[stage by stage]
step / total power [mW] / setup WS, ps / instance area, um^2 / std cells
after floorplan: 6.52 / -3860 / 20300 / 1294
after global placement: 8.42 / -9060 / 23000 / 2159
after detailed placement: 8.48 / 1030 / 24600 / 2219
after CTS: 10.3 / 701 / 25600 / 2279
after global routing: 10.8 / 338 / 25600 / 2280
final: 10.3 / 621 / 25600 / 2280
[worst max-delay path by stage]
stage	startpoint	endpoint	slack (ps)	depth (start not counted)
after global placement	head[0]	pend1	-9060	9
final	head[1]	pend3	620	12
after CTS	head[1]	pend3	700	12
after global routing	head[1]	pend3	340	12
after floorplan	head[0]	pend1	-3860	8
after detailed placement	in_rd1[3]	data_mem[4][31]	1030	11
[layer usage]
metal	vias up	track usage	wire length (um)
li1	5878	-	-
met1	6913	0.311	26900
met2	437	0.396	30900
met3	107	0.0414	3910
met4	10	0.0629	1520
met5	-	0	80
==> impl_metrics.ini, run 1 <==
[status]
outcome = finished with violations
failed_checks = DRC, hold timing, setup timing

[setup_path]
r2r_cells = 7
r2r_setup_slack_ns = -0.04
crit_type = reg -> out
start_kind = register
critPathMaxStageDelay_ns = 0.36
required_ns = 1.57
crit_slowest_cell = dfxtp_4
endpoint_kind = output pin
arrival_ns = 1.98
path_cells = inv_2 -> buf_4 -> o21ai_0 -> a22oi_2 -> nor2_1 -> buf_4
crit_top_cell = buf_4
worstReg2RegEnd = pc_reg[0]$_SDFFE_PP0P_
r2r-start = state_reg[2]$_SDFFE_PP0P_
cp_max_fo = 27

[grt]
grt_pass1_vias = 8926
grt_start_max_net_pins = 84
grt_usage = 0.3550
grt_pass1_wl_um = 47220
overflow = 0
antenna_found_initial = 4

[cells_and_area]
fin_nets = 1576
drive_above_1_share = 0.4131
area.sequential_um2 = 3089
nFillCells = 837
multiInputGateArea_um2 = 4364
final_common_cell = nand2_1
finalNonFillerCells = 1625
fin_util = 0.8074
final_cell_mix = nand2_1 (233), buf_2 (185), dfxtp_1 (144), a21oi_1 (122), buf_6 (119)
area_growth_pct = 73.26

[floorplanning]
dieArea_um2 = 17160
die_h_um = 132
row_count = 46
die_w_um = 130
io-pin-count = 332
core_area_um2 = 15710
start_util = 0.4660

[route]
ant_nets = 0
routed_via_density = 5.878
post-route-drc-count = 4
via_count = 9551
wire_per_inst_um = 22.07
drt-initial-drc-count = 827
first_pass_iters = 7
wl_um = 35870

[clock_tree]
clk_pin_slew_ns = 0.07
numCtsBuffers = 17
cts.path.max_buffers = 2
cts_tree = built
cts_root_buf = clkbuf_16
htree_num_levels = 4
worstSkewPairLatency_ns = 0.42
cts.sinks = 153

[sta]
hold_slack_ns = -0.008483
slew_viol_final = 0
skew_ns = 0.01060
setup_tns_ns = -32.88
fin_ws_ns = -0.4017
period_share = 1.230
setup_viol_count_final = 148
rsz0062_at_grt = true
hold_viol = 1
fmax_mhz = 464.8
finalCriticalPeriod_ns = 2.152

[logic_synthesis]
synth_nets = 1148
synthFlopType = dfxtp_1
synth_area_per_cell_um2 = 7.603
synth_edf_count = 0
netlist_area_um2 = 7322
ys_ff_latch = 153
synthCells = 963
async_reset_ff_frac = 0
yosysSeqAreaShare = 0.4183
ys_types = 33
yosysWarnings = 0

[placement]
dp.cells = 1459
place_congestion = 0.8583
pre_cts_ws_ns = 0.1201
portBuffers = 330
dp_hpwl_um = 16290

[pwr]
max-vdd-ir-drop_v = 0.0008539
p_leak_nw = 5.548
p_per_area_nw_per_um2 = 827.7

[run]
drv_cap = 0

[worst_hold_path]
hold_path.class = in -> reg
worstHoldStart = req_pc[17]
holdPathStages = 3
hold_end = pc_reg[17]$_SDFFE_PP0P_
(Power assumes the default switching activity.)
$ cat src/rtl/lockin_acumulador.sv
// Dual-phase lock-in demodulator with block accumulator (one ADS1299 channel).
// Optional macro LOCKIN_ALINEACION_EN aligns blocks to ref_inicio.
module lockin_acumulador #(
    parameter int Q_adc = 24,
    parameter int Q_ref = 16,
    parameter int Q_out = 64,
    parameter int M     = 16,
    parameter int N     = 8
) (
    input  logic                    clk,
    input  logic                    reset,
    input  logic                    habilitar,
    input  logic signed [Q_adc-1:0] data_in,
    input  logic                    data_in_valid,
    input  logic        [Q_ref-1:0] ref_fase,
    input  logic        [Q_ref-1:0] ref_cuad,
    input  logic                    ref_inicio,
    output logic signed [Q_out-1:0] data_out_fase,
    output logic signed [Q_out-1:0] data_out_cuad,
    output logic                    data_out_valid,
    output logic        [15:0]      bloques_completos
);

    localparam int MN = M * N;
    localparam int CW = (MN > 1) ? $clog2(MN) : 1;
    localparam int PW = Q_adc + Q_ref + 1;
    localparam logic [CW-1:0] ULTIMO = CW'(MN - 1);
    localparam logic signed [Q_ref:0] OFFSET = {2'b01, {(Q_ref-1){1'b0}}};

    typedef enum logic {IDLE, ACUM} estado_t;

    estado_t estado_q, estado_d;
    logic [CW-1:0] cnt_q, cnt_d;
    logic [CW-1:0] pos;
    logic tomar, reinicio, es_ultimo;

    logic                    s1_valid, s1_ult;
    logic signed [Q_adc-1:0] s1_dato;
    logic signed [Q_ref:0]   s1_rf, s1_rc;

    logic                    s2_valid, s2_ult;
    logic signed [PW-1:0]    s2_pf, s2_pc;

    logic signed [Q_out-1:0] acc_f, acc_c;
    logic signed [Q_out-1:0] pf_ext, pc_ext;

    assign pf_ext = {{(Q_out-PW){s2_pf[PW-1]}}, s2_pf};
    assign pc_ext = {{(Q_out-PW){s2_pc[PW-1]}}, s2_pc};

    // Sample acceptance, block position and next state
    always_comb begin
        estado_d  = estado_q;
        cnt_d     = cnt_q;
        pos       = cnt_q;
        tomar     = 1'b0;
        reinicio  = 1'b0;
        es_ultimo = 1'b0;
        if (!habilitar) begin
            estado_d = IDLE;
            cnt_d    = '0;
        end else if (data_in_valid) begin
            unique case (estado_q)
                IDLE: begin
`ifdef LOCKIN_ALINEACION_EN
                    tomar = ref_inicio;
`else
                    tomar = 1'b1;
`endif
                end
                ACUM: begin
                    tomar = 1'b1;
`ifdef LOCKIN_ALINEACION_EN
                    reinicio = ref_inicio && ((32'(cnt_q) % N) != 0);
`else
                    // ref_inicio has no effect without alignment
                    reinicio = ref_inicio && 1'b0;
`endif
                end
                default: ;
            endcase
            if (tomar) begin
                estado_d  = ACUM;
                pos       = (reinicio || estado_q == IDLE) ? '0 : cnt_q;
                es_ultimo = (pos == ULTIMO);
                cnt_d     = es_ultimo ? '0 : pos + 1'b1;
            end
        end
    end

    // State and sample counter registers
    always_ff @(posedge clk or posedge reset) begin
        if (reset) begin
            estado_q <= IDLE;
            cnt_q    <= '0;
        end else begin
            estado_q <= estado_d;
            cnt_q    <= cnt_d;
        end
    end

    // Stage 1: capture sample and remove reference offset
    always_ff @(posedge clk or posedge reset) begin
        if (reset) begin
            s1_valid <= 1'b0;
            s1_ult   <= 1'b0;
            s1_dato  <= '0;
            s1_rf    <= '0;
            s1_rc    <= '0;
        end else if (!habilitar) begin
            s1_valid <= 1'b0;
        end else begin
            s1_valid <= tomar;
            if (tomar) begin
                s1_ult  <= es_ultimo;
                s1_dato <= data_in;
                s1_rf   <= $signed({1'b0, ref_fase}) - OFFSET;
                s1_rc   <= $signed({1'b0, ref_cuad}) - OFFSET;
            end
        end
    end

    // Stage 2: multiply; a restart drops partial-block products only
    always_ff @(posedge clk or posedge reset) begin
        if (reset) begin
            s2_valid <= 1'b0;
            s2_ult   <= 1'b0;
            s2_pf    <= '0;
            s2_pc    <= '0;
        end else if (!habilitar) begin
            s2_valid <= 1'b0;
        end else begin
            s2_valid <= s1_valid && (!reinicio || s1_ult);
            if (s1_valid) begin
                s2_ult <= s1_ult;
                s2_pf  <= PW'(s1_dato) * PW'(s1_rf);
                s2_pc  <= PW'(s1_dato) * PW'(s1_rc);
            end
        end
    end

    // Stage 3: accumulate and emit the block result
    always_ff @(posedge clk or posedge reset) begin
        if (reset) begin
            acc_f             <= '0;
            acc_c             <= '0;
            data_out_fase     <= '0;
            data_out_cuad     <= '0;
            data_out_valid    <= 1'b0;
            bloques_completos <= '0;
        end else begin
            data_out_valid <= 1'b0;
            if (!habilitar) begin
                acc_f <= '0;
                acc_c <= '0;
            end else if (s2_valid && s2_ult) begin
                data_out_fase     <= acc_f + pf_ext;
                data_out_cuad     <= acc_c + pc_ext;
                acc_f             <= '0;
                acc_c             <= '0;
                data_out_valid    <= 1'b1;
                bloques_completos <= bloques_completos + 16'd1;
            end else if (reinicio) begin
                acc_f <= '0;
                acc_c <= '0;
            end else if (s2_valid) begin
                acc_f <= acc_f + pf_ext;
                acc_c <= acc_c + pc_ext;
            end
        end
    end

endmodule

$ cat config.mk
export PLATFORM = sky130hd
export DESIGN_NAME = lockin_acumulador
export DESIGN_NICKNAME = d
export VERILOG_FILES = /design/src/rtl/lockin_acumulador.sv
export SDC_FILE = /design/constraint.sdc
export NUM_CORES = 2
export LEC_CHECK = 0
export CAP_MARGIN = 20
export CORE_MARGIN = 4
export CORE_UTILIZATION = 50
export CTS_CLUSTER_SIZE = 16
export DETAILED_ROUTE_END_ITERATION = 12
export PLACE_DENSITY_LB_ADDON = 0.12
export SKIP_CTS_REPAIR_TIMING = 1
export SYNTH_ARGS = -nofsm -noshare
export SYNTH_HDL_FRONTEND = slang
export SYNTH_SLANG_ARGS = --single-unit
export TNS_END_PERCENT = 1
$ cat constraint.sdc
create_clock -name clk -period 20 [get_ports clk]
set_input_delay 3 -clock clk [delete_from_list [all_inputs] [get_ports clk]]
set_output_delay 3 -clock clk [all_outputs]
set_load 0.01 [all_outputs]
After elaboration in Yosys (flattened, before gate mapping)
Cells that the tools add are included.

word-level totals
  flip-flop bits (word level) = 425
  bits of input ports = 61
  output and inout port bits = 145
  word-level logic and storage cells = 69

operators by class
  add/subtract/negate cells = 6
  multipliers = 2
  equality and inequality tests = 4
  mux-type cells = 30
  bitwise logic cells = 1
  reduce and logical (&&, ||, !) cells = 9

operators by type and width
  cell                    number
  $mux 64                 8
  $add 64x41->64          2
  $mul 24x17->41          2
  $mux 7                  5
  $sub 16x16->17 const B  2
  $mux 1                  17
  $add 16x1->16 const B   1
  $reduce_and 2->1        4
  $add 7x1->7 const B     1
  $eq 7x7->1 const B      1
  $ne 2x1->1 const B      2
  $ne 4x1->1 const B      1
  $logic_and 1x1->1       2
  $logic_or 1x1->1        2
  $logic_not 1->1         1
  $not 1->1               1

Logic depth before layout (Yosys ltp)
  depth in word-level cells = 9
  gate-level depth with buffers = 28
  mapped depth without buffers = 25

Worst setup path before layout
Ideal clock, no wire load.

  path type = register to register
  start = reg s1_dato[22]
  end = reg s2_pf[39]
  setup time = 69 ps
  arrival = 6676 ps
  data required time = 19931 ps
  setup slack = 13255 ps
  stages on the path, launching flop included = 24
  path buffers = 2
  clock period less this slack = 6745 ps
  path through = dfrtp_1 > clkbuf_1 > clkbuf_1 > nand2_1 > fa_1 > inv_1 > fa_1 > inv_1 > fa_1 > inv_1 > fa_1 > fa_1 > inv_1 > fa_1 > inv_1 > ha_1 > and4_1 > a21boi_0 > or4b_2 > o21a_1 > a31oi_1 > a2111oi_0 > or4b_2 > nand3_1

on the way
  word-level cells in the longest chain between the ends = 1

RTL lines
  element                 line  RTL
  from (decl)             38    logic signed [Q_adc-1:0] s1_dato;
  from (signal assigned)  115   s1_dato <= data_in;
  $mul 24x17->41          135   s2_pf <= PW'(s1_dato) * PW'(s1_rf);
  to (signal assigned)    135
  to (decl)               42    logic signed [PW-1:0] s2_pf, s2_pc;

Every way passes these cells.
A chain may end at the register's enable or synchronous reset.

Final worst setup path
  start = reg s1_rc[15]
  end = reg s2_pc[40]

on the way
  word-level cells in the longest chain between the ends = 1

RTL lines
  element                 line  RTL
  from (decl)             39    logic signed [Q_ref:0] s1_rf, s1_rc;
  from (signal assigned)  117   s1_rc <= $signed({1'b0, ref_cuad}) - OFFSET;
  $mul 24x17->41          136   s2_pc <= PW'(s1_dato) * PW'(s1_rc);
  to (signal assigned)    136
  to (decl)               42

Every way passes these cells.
########################################
Word for word, restate the lines above from the line containing "yosysWarnings = 0" through the line containing "hold_end = pc_reg[17]$_SDFFE_PP0P_", with both included and nothing else.

### Exercise result
yosysWarnings = 0

[placement]
dp.cells = 1459
place_congestion = 0.8583
pre_cts_ws_ns = 0.1201
portBuffers = 330
dp_hpwl_um = 16290

[pwr]
max-vdd-ir-drop_v = 0.0008539
p_leak_nw = 5.548
p_per_area_nw_per_um2 = 827.7

[run]
drv_cap = 0

[worst_hold_path]
hold_path.class = in -> reg
worstHoldStart = req_pc[17]
holdPathStages = 3
hold_end = pc_reg[17]$_SDFFE_PP0P_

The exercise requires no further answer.